── Dataset excerpts

## src/rtl/cache_fill_fsm.sv

```systemverilog
// Cache-line fill controller: on a miss, stalls the core, streams eight word reads
// for the aligned block, steers returning words into the data array, then writes the tag.
module cache_fill_fsm #(
  parameter int WORDS_PER_BLOCK = 8,
  parameter int ADDR_W          = 16
) (
  input  logic              clk,
  input  logic              rst_n,
  input  logic              miss_detected,
  input  logic [ADDR_W-1:0] miss_address,
  input  logic              memory_data_valid,
  output logic              fsm_busy,
  output logic              memory_read_en,
  output logic [ADDR_W-1:0] memory_address,
  output logic              write_data_array,
  output logic [2:0]        word_offset,
  output logic              write_tag_array,
  output logic              state_dbg
);

  typedef enum logic {
    IDLE = 1'b0,
    FILL = 1'b1
  } state_t;

  localparam logic [3:0] REQ_LAST = 4'(WORDS_PER_BLOCK);
  localparam logic [2:0] RSP_LAST = 3'(WORDS_PER_BLOCK - 1);

  state_t            state_q, state_d;
  logic [ADDR_W-1:0] base_q, base_d;
  logic [3:0]        req_cnt_q, req_cnt_d;
  logic [2:0]        rsp_cnt_q, rsp_cnt_d;
  logic              req_pending;

  assign req_pending = (req_cnt_q != REQ_LAST);

  always_ff @(posedge clk or negedge rst_n) begin
    if (!rst_n) begin
      state_q   <= IDLE;
      base_q    <= '0;
      req_cnt_q <= '0;
      rsp_cnt_q <= '0;
    end else begin
      state_q   <= state_d;
      base_q    <= base_d;
      req_cnt_q <= req_cnt_d;
      rsp_cnt_q <= rsp_cnt_d;
    end
  end

  // Request and response counters advance independently; only the eighth
  // response ends the fill, so any memory latency works.
  always_comb begin
    state_d   = state_q;
    base_d    = base_q;
    req_cnt_d = req_cnt_q;
    rsp_cnt_d = rsp_cnt_q;
    unique case (state_q)
      IDLE: begin
        if (miss_detected) begin
          base_d    = {miss_address[ADDR_W-1:4], 4'h0};
          req_cnt_d = '0;
          rsp_cnt_d = '0;
          state_d   = FILL;
        end
      end
      FILL: begin
        if (req_pending) begin
          req_cnt_d = req_cnt_q + 4'd1;
        end
        if (memory_data_valid) begin
          rsp_cnt_d = rsp_cnt_q + 3'd1;
          if (rsp_cnt_q == RSP_LAST) begin
            state_d = IDLE;
          end
        end
      end
      default: state_d = IDLE;
    endcase
  end

  // Stall is raised combinationally in the miss cycle; masking with rst_n keeps
  // every output low while reset is held.
  always_comb begin
    fsm_busy         = 1'b0;
    memory_read_en   = 1'b0;
    memory_address   = '0;
    write_data_array = 1'b0;
    write_tag_array  = 1'b0;
    word_offset      = rsp_cnt_q;
    unique case (state_q)
      IDLE: begin
        fsm_busy = miss_detected & rst_n;
      end
      FILL: begin
        fsm_busy         = 1'b1;
        memory_read_en   = req_pending;
        memory_address   = req_pending ? (base_q + ADDR_W'({req_cnt_q[2:0], 1'b0})) : '0;
        write_data_array = memory_data_valid;
        write_tag_array  = memory_data_valid && (rsp_cnt_q == RSP_LAST);
      end
      default: ;
    endcase
  end

  assign state_dbg = state_q;

endmodule

```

────

» **Task prompt**
What this exercise asks for is the data above, retyped exactly.

» **Result of this task**
## src/rtl/cache_fill_fsm.sv

```systemverilog
// Cache-line fill controller: on a miss, stalls the core, streams eight word reads
// for the aligned block, steers returning words into the data array, then writes the tag.
module cache_fill_fsm #(
  parameter int WORDS_PER_BLOCK = 8,
  parameter int ADDR_W          = 16
) (
  input  logic              clk,
  input  logic              rst_n,
  input  logic              miss_detected,
  input  logic [ADDR_W-1:0] miss_address,
  input  logic              memory_data_valid,
  output logic              fsm_busy,
  output logic              memory_read_en,
  output logic [ADDR_W-1:0] memory_address,
  output logic              write_data_array,
  output logic [2:0]        word_offset,
  output logic              write_tag_array,
  output logic              state_dbg
);

  typedef enum logic {
    IDLE = 1'b0,
    FILL = 1'b1
  } state_t;

  localparam logic [3:0] REQ_LAST = 4'(WORDS_PER_BLOCK);
  localparam logic [2:0] RSP_LAST = 3'(WORDS_PER_BLOCK - 1);

  state_t            state_q, state_d;
  logic [ADDR_W-1:0] base_q, base_d;
  logic [3:0]        req_cnt_q, req_cnt_d;
  logic [2:0]        rsp_cnt_q, rsp_cnt_d;
  logic              req_pending;

  assign req_pending = (req_cnt_q != REQ_LAST);

  always_ff @(posedge clk or negedge rst_n) begin
    if (!rst_n) begin
      state_q   <= IDLE;
      base_q    <= '0;
      req_cnt_q <= '0;
      rsp_cnt_q <= '0;
    end else begin
      state_q   <= state_d;
      base_q    <= base_d;
      req_cnt_q <= req_cnt_d;
      rsp_cnt_q <= rsp_cnt_d;
    end
  end

  // Request and response counters advance independently; only the eighth
  // response ends the fill, so any memory latency works.
  always_comb begin
    state_d   = state_q;
    base_d    = base_q;
    req_cnt_d = req_cnt_q;
    rsp_cnt_d = rsp_cnt_q;
    unique case (state_q)
      IDLE: begin
        if (miss_detected) begin
          base_d    = {miss_address[ADDR_W-1:4], 4'h0};
          req_cnt_d = '0;
          rsp_cnt_d = '0;
          state_d   = FILL;
        end
      end
      FILL: begin
        if (req_pending) begin
          req_cnt_d = req_cnt_q + 4'd1;
        end
        if (memory_data_valid) begin
          rsp_cnt_d = rsp_cnt_q + 3'd1;
          if (rsp_cnt_q == RSP_LAST) begin
            state_d = IDLE;
          end
        end
      end
      default: state_d = IDLE;
    endcase
  end

  // Stall is raised combinationally in the miss cycle; masking with rst_n keeps
  // every output low while reset is held.
  always_comb begin
    fsm_busy         = 1'b0;
    memory_read_en   = 1'b0;
    memory_address   = '0;
    write_data_array = 1'b0;
    write_tag_array  = 1'b0;
    word_offset      = rsp_cnt_q;
    unique case (state_q)
      IDLE: begin
        fsm_busy = miss_detected & rst_n;
      end
      FILL: begin
        fsm_busy         = 1'b1;
        memory_read_en   = req_pending;
        memory_address   = req_pending ? (base_q + ADDR_W'({req_cnt_q[2:0], 1'b0})) : '0;
        write_data_array = memory_data_valid;
        write_tag_array  = memory_data_valid && (rsp_cnt_q == RSP_LAST);
      end
      default: ;
    endcase
  end

  assign state_dbg = state_q;

endmodule

```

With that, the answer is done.